### [What the exercise asks]
Search the records for the string "found" and copy every line where it turns up.

----

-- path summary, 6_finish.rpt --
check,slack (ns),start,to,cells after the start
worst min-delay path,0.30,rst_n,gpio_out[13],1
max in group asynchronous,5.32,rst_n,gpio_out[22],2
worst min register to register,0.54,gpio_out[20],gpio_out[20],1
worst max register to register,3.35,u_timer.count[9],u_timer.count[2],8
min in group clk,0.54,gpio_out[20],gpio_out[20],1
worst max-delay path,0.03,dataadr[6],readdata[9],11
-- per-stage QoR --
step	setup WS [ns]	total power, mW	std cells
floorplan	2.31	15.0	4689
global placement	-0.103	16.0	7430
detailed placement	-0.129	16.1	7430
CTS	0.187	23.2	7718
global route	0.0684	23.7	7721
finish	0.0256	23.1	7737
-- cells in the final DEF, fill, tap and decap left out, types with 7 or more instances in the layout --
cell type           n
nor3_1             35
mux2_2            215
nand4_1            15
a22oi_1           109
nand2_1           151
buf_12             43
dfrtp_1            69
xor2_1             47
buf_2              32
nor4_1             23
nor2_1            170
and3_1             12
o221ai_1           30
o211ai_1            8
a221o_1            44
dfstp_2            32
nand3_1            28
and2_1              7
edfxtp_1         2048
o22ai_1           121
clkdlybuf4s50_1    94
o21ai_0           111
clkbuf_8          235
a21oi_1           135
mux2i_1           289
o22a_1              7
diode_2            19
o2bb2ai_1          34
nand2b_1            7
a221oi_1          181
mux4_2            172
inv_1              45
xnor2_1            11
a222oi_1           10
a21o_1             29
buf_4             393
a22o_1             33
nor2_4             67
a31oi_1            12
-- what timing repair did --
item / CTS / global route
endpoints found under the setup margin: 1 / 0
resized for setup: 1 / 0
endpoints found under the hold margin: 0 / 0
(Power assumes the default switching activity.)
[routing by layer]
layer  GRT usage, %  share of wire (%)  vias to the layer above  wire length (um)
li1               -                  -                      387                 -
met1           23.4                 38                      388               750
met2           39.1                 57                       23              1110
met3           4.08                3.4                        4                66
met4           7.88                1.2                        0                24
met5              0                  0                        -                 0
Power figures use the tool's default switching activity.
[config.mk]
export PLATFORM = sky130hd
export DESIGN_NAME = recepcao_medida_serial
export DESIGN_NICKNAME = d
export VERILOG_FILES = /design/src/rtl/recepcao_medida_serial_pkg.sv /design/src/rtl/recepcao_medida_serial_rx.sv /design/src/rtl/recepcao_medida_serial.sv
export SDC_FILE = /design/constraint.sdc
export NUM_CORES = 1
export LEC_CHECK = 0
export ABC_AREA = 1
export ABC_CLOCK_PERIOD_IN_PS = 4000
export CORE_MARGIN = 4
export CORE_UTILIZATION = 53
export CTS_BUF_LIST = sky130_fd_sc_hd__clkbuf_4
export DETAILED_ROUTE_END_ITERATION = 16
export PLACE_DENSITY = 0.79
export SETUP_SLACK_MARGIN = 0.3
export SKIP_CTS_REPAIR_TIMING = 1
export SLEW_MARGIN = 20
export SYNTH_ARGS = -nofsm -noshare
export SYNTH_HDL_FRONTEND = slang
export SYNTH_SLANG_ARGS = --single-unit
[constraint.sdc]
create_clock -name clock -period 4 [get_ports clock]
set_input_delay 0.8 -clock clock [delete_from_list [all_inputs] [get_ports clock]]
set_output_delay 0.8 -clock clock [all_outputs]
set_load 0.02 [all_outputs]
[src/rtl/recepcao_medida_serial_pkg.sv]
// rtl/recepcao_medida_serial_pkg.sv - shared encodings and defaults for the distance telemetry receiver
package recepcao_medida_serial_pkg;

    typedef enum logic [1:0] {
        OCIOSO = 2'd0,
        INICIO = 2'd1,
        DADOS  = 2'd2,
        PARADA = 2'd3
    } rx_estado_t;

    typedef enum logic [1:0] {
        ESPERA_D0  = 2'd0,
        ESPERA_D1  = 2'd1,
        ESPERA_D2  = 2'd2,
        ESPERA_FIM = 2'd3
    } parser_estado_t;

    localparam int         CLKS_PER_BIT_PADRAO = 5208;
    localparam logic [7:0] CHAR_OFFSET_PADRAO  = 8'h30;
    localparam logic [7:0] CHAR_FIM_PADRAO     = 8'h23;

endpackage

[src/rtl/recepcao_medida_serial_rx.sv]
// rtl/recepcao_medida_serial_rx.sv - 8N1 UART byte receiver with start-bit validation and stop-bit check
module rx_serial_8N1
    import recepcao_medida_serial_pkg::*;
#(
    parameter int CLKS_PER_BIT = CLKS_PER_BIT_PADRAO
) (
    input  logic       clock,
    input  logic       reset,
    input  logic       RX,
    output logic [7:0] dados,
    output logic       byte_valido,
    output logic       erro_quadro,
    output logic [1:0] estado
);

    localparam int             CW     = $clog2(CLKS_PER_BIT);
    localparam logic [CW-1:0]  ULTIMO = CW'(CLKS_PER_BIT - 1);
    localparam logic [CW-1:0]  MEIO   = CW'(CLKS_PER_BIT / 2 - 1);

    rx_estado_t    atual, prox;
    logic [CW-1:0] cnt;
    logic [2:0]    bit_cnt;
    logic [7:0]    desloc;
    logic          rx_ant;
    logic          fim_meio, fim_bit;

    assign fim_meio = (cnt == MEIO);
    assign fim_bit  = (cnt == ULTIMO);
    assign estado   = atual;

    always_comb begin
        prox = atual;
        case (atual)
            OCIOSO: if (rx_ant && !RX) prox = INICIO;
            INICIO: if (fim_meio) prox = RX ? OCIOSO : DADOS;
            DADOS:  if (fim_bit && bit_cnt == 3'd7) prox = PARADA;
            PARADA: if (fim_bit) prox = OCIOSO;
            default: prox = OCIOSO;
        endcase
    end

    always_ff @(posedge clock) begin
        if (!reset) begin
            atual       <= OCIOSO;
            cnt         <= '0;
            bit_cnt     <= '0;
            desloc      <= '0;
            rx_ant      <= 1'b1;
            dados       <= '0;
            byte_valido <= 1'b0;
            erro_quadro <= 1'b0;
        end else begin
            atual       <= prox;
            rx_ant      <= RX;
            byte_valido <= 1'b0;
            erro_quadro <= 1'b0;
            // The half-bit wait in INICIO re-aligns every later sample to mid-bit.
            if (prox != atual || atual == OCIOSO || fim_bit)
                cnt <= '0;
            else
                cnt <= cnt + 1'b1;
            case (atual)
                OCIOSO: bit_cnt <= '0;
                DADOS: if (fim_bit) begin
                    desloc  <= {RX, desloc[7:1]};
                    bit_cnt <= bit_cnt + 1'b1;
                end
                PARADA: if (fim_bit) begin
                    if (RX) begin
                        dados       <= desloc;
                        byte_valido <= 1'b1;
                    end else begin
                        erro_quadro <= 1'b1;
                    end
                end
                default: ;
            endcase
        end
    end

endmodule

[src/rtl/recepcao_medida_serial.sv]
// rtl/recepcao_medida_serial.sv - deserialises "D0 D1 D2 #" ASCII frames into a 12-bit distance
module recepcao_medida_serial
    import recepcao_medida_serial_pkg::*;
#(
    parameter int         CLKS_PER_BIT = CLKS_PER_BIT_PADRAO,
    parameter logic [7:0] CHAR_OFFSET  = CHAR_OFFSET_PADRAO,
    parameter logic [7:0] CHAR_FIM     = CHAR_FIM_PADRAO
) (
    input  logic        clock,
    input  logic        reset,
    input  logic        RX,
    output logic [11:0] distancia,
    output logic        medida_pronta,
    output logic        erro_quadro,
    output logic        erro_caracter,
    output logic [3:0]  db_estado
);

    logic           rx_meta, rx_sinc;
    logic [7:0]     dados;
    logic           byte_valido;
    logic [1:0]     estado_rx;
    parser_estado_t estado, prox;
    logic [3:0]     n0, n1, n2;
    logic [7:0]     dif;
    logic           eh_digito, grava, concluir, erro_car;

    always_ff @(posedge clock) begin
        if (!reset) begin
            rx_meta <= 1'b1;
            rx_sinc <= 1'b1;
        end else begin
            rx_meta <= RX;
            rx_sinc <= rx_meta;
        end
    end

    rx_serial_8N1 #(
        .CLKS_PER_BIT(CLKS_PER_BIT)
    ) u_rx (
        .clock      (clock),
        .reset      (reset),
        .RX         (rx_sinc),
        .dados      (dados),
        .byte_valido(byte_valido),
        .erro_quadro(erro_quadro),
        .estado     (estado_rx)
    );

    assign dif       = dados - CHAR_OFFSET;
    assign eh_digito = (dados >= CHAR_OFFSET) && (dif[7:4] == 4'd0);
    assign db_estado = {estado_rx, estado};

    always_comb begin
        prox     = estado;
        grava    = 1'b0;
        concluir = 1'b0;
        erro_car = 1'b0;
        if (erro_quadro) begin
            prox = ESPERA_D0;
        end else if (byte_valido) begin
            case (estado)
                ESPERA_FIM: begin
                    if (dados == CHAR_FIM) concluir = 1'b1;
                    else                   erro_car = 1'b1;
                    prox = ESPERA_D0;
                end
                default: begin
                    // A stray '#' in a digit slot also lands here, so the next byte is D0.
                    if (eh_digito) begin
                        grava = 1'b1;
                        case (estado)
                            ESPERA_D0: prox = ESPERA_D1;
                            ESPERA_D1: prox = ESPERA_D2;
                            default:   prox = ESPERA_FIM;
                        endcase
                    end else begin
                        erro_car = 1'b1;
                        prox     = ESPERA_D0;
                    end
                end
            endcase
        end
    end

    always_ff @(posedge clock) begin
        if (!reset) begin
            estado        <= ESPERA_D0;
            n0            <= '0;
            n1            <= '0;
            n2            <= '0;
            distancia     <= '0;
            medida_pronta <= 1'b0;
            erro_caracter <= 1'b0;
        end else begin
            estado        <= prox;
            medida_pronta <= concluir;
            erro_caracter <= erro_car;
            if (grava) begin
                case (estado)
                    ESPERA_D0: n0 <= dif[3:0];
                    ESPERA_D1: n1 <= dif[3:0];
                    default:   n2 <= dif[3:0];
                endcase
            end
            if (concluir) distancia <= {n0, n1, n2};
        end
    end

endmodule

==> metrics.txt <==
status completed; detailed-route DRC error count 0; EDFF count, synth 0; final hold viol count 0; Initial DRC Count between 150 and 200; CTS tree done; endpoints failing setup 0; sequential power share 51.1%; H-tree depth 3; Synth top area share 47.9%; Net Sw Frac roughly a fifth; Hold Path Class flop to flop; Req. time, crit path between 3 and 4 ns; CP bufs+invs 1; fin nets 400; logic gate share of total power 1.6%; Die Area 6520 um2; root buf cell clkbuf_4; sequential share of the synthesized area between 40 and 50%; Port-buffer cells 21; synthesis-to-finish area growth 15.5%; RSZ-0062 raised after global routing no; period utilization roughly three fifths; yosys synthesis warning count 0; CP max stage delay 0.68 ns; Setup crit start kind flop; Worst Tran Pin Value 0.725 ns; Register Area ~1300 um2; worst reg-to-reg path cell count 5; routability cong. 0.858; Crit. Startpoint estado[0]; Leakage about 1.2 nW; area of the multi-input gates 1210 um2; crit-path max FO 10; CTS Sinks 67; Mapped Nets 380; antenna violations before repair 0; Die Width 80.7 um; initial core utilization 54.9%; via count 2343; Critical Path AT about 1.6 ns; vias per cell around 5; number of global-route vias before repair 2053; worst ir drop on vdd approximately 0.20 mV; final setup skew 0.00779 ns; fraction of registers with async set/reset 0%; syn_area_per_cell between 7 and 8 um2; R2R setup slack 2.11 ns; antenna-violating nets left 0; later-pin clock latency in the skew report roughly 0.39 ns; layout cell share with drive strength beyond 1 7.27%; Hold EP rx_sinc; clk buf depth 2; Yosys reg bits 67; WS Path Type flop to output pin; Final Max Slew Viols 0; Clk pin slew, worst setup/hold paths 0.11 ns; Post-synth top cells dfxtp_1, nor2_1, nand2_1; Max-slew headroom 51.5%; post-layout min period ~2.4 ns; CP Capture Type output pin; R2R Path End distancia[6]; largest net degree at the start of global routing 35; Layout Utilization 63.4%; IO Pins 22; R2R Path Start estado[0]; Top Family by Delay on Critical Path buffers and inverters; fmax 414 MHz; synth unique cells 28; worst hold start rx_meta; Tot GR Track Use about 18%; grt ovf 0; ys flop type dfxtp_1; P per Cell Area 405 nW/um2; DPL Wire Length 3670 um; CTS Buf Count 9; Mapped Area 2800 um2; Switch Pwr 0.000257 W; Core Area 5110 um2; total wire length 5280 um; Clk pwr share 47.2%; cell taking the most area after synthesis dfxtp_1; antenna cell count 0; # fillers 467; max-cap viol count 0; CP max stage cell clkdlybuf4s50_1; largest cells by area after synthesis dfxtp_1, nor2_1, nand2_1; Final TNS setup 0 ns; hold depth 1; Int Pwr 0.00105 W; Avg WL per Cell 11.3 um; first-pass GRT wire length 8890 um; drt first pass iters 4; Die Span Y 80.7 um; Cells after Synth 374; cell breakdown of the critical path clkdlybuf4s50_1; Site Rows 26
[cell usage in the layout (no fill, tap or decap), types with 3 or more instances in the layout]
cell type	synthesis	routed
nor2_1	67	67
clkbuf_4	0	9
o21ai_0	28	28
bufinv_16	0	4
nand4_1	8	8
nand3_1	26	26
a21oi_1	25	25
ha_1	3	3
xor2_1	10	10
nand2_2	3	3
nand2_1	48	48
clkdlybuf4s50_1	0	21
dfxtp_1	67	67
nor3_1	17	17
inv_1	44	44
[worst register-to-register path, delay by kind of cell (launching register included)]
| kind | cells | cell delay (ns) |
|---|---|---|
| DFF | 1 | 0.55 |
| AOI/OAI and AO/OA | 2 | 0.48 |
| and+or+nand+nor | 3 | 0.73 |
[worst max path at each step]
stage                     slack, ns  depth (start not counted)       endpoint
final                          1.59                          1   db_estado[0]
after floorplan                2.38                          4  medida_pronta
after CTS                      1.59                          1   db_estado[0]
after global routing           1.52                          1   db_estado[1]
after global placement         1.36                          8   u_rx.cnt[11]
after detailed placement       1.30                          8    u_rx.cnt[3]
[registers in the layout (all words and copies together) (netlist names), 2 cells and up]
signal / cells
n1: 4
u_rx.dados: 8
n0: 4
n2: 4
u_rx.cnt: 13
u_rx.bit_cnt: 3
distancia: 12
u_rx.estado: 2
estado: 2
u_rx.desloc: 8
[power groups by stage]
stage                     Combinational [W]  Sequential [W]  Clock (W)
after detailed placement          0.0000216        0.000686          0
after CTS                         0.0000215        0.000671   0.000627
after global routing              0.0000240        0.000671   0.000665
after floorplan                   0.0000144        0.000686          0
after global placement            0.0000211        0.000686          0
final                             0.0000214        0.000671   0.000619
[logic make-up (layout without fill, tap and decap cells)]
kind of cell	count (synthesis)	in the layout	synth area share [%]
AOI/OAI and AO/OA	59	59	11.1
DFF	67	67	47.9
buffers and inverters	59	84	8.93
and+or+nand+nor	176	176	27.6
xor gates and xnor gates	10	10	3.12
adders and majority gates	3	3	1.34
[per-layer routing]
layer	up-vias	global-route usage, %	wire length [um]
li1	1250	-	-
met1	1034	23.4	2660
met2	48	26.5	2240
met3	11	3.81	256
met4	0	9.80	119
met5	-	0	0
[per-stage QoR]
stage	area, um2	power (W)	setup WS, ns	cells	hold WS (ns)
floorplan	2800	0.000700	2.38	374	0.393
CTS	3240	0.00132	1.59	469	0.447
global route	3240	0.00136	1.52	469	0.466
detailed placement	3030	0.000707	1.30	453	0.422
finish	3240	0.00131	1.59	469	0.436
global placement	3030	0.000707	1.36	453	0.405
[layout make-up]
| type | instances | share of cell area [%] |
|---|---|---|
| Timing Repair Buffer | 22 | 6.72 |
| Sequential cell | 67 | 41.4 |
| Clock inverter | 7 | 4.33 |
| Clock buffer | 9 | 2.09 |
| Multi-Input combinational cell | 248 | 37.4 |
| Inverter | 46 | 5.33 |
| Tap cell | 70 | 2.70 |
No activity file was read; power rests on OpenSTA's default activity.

----

### [Reply]
endpoints found under the setup margin: 1 / 0
endpoints found under the hold margin: 0 / 0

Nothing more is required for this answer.